Filter the entries for the word "hinit". Copy each line in which it occurs.

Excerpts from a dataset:
┄┄┄┄┄┄┄┄┄┄┄┄┄┄┄┄┄┄┄┄

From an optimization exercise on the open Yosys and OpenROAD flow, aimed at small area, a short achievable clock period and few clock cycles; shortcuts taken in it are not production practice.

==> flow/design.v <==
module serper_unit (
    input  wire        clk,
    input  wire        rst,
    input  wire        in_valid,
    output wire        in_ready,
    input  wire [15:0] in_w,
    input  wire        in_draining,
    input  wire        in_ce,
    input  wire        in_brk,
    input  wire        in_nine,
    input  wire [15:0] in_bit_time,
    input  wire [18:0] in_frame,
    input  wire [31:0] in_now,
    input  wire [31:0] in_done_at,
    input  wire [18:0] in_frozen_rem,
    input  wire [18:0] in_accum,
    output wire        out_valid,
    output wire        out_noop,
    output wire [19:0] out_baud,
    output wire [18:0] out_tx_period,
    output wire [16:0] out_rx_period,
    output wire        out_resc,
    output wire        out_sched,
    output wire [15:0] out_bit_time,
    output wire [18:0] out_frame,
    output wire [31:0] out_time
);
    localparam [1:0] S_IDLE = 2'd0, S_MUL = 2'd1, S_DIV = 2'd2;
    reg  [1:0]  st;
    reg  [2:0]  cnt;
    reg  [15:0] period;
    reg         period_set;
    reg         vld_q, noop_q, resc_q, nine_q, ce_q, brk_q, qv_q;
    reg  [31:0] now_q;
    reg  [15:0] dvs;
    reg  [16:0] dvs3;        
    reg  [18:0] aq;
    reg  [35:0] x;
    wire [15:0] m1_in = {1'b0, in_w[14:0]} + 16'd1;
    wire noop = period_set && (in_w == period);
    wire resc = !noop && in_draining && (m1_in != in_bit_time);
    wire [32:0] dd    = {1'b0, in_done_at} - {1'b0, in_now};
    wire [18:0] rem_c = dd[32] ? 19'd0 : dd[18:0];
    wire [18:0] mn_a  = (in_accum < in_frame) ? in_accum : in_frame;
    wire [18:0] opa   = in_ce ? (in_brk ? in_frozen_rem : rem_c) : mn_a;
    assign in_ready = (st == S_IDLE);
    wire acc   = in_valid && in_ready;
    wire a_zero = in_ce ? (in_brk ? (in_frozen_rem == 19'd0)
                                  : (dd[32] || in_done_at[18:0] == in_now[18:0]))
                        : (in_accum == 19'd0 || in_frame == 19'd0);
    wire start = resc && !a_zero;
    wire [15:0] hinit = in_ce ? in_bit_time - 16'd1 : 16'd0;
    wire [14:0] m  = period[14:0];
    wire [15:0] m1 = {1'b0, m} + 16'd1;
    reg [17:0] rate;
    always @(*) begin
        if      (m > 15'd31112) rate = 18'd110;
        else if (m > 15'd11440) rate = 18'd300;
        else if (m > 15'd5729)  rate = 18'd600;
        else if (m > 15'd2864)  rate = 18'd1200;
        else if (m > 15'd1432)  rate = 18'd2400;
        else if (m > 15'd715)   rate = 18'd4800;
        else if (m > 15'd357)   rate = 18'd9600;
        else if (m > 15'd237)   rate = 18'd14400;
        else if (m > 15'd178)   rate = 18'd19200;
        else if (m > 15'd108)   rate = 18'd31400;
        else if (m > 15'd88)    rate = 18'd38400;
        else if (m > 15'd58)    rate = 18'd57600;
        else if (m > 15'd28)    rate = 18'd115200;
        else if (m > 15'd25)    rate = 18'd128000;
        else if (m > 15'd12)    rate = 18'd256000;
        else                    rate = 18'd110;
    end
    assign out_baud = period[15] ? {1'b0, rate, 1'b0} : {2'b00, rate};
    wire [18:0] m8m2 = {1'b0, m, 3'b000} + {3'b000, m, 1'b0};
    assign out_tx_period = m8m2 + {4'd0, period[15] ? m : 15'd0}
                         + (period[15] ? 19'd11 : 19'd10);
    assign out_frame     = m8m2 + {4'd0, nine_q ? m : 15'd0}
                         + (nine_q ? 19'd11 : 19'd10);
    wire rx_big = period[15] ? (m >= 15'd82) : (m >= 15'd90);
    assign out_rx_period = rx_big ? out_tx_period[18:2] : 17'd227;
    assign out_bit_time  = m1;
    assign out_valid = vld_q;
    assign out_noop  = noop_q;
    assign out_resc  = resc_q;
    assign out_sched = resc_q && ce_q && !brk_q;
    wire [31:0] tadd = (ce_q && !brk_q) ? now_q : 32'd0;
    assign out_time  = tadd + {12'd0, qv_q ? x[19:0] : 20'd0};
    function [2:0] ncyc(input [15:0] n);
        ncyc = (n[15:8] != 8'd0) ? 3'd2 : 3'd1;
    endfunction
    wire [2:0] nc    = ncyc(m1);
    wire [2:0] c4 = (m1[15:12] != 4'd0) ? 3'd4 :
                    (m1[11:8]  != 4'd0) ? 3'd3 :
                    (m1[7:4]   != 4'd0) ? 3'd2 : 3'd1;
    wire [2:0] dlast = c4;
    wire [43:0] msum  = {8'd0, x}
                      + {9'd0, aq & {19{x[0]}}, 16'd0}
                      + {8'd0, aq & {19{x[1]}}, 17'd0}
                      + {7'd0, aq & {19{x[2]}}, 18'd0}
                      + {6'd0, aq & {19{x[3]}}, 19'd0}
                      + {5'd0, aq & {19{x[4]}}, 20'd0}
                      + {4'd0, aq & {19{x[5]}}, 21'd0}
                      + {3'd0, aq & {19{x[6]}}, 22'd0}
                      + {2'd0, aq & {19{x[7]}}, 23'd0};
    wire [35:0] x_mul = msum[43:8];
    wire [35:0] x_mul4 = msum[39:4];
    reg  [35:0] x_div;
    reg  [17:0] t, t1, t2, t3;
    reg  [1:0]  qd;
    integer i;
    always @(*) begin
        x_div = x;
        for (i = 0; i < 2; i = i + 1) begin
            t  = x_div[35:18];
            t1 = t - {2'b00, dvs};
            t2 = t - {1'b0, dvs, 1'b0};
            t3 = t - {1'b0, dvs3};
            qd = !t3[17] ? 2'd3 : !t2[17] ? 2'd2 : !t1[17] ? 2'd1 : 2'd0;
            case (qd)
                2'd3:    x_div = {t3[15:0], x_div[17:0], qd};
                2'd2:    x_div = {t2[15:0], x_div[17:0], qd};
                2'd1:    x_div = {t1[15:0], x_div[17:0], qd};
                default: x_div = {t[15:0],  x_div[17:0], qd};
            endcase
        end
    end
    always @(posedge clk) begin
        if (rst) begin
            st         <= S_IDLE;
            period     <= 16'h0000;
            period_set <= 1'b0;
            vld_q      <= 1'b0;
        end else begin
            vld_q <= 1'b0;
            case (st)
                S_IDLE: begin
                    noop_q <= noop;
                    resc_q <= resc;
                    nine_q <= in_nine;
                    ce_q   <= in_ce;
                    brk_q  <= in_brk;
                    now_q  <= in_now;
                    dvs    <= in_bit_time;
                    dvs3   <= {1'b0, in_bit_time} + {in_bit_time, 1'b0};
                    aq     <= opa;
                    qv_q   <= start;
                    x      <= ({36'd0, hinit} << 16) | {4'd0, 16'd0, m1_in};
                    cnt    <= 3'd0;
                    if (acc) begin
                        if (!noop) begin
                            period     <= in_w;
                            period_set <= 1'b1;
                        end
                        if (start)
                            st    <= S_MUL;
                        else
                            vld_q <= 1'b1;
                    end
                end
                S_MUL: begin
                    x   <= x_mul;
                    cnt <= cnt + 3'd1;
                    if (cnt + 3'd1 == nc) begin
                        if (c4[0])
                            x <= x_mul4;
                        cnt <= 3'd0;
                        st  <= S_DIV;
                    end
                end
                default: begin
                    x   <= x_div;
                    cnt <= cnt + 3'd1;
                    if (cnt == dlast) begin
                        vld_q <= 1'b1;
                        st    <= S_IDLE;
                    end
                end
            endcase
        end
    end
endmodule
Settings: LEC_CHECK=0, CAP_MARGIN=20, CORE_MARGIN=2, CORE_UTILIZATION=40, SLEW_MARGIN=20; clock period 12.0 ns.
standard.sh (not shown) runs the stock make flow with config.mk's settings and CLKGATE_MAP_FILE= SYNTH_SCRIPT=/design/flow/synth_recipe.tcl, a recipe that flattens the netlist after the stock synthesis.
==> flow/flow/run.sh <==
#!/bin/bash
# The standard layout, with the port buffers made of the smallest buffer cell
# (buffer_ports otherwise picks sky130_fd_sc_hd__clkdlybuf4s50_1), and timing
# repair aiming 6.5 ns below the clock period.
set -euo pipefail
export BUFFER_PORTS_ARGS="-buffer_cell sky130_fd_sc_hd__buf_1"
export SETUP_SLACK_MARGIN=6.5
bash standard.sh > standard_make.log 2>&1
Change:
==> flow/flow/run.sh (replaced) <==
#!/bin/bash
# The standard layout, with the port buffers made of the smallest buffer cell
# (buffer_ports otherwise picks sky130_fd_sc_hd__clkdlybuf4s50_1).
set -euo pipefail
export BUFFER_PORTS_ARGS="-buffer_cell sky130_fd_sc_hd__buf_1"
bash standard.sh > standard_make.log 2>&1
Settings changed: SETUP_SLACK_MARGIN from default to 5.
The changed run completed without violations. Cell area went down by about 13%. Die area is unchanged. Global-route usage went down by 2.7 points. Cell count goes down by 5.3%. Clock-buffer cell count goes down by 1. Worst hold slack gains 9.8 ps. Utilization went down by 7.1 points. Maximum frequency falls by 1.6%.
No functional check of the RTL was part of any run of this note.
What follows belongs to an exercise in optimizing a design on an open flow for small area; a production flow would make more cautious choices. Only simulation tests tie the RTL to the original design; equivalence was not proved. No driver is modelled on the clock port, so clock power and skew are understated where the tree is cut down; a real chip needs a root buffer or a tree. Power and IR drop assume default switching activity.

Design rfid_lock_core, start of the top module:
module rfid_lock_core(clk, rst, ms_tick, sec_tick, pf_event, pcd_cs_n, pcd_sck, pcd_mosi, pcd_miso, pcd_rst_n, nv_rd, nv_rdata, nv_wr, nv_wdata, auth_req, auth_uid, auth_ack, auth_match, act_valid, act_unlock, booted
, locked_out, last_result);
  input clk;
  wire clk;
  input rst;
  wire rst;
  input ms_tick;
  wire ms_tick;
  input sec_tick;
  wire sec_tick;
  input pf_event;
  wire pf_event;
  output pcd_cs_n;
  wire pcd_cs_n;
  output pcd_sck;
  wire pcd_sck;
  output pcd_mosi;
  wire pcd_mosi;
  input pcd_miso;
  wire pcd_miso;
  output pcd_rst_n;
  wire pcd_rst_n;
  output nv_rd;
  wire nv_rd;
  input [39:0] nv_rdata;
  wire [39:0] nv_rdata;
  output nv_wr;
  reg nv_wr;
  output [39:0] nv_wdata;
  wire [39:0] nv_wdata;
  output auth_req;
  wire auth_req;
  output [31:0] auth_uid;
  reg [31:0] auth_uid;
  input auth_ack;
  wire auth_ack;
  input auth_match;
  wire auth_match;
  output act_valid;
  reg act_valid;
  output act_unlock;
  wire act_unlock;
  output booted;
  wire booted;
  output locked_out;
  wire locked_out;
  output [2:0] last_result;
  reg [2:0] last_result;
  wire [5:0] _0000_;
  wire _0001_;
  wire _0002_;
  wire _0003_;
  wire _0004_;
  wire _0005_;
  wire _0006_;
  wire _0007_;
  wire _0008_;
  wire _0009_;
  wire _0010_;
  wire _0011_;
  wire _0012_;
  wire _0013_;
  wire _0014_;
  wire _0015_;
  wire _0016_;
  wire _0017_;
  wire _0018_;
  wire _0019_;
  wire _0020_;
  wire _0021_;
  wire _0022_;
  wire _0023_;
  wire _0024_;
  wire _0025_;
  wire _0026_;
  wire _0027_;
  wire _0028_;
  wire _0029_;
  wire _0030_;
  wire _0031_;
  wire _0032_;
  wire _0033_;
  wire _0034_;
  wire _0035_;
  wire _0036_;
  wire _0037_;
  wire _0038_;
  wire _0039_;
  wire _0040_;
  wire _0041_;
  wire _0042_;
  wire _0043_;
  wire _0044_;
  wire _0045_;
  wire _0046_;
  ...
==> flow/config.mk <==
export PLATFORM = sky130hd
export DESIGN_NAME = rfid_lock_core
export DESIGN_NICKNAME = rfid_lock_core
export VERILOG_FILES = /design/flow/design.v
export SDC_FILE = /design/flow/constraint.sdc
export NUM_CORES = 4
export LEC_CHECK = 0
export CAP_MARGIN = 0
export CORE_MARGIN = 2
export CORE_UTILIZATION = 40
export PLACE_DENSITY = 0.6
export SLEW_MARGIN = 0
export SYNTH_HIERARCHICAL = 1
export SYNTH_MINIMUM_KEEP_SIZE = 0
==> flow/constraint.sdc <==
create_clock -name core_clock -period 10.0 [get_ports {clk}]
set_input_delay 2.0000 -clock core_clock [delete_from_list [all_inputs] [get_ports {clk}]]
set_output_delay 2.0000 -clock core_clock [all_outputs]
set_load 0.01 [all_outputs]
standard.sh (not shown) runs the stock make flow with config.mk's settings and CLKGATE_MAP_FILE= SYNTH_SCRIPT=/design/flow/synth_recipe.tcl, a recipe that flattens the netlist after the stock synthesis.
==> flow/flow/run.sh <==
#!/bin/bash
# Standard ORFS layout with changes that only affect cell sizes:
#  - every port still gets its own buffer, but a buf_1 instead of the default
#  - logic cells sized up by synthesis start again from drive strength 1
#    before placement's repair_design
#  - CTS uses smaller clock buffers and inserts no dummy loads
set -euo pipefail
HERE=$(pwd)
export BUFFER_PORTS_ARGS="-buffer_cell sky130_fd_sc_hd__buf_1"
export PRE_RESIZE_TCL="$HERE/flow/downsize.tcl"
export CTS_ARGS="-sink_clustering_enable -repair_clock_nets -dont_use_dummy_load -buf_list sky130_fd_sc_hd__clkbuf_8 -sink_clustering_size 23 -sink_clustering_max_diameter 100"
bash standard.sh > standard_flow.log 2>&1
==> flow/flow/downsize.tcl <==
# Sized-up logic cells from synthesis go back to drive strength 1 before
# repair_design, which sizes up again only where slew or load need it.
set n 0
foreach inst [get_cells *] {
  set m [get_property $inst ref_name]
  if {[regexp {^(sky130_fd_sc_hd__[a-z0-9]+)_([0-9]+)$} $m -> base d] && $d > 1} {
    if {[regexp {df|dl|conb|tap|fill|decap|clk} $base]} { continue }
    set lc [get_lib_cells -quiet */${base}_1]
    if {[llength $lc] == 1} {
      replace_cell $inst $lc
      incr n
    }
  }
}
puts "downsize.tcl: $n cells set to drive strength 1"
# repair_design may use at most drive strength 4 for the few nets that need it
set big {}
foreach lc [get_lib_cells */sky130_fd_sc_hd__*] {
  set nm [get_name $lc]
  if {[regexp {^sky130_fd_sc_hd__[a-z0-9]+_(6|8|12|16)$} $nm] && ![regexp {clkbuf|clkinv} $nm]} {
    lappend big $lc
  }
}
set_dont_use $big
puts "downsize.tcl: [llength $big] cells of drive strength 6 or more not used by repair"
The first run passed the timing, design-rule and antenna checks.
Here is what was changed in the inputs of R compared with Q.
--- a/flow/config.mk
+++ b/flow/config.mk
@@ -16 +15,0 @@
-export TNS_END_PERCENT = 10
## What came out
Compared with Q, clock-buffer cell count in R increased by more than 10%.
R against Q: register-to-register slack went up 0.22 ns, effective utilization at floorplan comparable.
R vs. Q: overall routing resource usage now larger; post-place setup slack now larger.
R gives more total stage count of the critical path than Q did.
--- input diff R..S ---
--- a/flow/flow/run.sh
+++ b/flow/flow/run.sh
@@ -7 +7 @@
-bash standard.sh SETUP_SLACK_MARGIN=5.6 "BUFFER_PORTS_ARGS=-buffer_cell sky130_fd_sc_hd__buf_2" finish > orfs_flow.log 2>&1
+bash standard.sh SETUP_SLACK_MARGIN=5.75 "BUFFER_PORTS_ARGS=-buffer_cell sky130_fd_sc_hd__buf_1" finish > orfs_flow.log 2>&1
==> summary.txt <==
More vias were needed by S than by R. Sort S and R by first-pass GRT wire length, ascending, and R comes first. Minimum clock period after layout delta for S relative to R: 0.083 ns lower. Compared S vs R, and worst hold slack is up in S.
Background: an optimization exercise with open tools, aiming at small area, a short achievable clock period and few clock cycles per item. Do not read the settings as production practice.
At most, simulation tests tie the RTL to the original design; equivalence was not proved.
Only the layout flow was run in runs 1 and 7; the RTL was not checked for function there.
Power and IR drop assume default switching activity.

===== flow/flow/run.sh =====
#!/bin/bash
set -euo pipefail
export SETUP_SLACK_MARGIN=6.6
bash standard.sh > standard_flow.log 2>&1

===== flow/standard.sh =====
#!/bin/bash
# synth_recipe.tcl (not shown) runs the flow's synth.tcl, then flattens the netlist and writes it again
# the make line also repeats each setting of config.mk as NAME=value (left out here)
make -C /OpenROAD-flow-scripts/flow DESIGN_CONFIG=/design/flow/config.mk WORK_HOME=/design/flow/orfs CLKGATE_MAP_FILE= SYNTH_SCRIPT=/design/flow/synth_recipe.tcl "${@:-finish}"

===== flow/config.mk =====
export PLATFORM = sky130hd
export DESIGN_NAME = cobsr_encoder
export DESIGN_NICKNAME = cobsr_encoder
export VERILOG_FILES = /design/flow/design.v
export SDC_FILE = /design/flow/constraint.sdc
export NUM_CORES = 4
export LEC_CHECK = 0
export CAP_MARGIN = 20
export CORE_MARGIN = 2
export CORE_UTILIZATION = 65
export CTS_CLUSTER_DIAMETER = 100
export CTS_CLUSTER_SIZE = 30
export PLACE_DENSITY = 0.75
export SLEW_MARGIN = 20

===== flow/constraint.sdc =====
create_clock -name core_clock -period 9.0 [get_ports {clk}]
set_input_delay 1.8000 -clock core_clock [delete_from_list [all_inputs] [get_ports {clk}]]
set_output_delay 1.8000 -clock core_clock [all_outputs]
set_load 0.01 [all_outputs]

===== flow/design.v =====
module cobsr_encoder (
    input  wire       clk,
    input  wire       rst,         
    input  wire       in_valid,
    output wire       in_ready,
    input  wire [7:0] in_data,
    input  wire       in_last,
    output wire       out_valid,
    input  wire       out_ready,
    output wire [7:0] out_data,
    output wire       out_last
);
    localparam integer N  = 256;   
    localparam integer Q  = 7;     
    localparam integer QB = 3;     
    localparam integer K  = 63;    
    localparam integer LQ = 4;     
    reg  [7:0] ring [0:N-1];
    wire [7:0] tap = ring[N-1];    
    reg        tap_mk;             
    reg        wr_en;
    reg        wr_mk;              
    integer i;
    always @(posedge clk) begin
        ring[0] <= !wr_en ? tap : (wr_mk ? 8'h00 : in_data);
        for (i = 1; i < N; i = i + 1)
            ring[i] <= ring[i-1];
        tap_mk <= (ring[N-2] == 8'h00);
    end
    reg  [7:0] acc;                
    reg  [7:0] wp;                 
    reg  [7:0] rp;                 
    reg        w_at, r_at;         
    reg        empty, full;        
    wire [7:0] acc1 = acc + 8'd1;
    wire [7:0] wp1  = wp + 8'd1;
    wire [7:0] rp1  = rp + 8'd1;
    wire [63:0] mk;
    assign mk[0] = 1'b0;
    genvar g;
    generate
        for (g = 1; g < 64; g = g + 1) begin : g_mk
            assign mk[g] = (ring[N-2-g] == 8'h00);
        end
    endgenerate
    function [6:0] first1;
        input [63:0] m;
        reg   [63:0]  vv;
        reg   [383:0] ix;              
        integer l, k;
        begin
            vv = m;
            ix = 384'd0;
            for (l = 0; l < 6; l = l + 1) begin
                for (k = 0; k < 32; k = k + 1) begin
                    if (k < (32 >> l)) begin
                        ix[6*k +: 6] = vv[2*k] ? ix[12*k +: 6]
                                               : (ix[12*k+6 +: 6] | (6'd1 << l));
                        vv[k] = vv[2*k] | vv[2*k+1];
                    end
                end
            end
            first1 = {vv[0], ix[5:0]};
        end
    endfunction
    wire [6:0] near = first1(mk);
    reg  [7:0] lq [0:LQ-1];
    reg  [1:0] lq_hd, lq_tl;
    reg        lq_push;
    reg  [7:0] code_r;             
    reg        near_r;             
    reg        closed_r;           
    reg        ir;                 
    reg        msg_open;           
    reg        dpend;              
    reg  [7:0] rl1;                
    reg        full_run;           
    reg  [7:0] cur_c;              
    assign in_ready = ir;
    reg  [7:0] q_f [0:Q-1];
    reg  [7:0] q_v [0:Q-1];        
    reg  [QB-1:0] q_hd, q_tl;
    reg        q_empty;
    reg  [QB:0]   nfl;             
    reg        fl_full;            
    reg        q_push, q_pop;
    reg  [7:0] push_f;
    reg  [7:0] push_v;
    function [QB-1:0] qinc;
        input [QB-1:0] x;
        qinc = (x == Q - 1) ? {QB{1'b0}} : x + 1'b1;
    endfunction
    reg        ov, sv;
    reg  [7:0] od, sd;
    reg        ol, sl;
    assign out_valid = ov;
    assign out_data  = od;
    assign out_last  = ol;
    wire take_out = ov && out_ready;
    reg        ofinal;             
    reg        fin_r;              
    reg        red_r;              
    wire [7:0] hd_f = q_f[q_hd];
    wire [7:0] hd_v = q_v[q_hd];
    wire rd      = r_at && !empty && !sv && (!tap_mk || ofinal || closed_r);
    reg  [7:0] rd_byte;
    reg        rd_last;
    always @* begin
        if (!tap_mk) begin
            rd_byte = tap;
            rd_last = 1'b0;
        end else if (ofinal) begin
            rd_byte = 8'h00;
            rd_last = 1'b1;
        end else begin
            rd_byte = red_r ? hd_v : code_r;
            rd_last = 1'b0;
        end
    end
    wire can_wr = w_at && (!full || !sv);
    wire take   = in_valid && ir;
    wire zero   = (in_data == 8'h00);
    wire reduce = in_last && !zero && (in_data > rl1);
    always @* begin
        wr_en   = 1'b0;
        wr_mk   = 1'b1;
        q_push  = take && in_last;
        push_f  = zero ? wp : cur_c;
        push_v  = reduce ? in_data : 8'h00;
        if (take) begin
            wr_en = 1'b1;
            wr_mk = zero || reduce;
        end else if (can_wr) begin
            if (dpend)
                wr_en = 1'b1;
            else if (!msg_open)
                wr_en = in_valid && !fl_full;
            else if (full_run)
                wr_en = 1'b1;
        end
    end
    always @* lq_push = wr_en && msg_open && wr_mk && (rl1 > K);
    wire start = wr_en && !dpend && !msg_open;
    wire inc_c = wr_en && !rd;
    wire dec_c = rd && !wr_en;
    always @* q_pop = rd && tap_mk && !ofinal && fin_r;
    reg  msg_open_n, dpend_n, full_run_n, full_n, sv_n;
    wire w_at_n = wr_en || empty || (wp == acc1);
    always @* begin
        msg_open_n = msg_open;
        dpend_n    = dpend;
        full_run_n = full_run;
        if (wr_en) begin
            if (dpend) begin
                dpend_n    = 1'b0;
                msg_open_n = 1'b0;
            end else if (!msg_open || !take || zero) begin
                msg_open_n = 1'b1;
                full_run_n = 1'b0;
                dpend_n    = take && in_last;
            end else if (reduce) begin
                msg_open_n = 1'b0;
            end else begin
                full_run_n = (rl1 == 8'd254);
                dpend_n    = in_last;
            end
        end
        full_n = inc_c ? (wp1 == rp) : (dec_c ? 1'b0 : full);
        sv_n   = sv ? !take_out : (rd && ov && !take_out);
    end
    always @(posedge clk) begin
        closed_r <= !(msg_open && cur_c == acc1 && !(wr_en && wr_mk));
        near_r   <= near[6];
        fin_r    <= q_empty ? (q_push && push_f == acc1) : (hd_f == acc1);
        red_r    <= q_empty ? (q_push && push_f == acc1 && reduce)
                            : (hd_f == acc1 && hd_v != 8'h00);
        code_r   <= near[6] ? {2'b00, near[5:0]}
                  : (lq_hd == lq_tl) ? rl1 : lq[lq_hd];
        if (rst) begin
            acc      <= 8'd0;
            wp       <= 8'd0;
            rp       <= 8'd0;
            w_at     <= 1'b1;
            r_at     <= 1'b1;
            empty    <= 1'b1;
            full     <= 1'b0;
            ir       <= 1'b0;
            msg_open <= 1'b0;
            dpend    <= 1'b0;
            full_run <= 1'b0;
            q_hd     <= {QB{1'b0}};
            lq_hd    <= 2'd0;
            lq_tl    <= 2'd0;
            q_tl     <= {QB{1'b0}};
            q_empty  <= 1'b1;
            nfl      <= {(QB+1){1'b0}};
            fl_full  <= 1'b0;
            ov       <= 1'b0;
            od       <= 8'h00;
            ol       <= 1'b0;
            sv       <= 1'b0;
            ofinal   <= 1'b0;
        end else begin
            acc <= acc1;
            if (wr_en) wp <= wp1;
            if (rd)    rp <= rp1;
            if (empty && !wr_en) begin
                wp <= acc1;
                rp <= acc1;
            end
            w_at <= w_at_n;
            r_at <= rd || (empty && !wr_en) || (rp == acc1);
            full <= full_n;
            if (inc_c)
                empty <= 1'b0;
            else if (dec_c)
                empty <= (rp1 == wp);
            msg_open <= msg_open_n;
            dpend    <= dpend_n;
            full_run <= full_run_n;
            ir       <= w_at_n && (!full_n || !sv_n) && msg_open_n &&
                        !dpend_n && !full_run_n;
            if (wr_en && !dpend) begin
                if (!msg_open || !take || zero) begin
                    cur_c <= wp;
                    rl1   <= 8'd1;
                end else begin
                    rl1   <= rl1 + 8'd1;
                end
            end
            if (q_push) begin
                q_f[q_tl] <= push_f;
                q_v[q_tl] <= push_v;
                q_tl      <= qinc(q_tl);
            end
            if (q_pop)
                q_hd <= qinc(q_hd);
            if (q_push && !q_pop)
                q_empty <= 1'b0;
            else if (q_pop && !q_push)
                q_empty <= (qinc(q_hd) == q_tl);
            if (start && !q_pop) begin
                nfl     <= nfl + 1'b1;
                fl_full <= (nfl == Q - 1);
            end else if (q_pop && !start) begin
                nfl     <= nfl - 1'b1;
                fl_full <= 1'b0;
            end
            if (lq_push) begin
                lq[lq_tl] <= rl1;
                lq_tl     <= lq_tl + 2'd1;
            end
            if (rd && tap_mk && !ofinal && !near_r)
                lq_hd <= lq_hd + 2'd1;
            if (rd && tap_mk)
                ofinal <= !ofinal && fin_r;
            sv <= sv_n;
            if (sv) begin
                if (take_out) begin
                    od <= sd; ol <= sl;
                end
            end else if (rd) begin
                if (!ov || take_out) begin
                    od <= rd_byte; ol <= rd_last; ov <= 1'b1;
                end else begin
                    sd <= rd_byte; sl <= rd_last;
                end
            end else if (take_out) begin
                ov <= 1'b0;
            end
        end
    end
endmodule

┄┄┄┄┄┄┄┄┄┄┄┄┄┄┄┄┄┄┄┄

» Task output
    wire [15:0] hinit = in_ce ? in_bit_time - 16'd1 : 16'd0;
                    x      <= ({36'd0, hinit} << 16) | {4'd0, 16'd0, m1_in};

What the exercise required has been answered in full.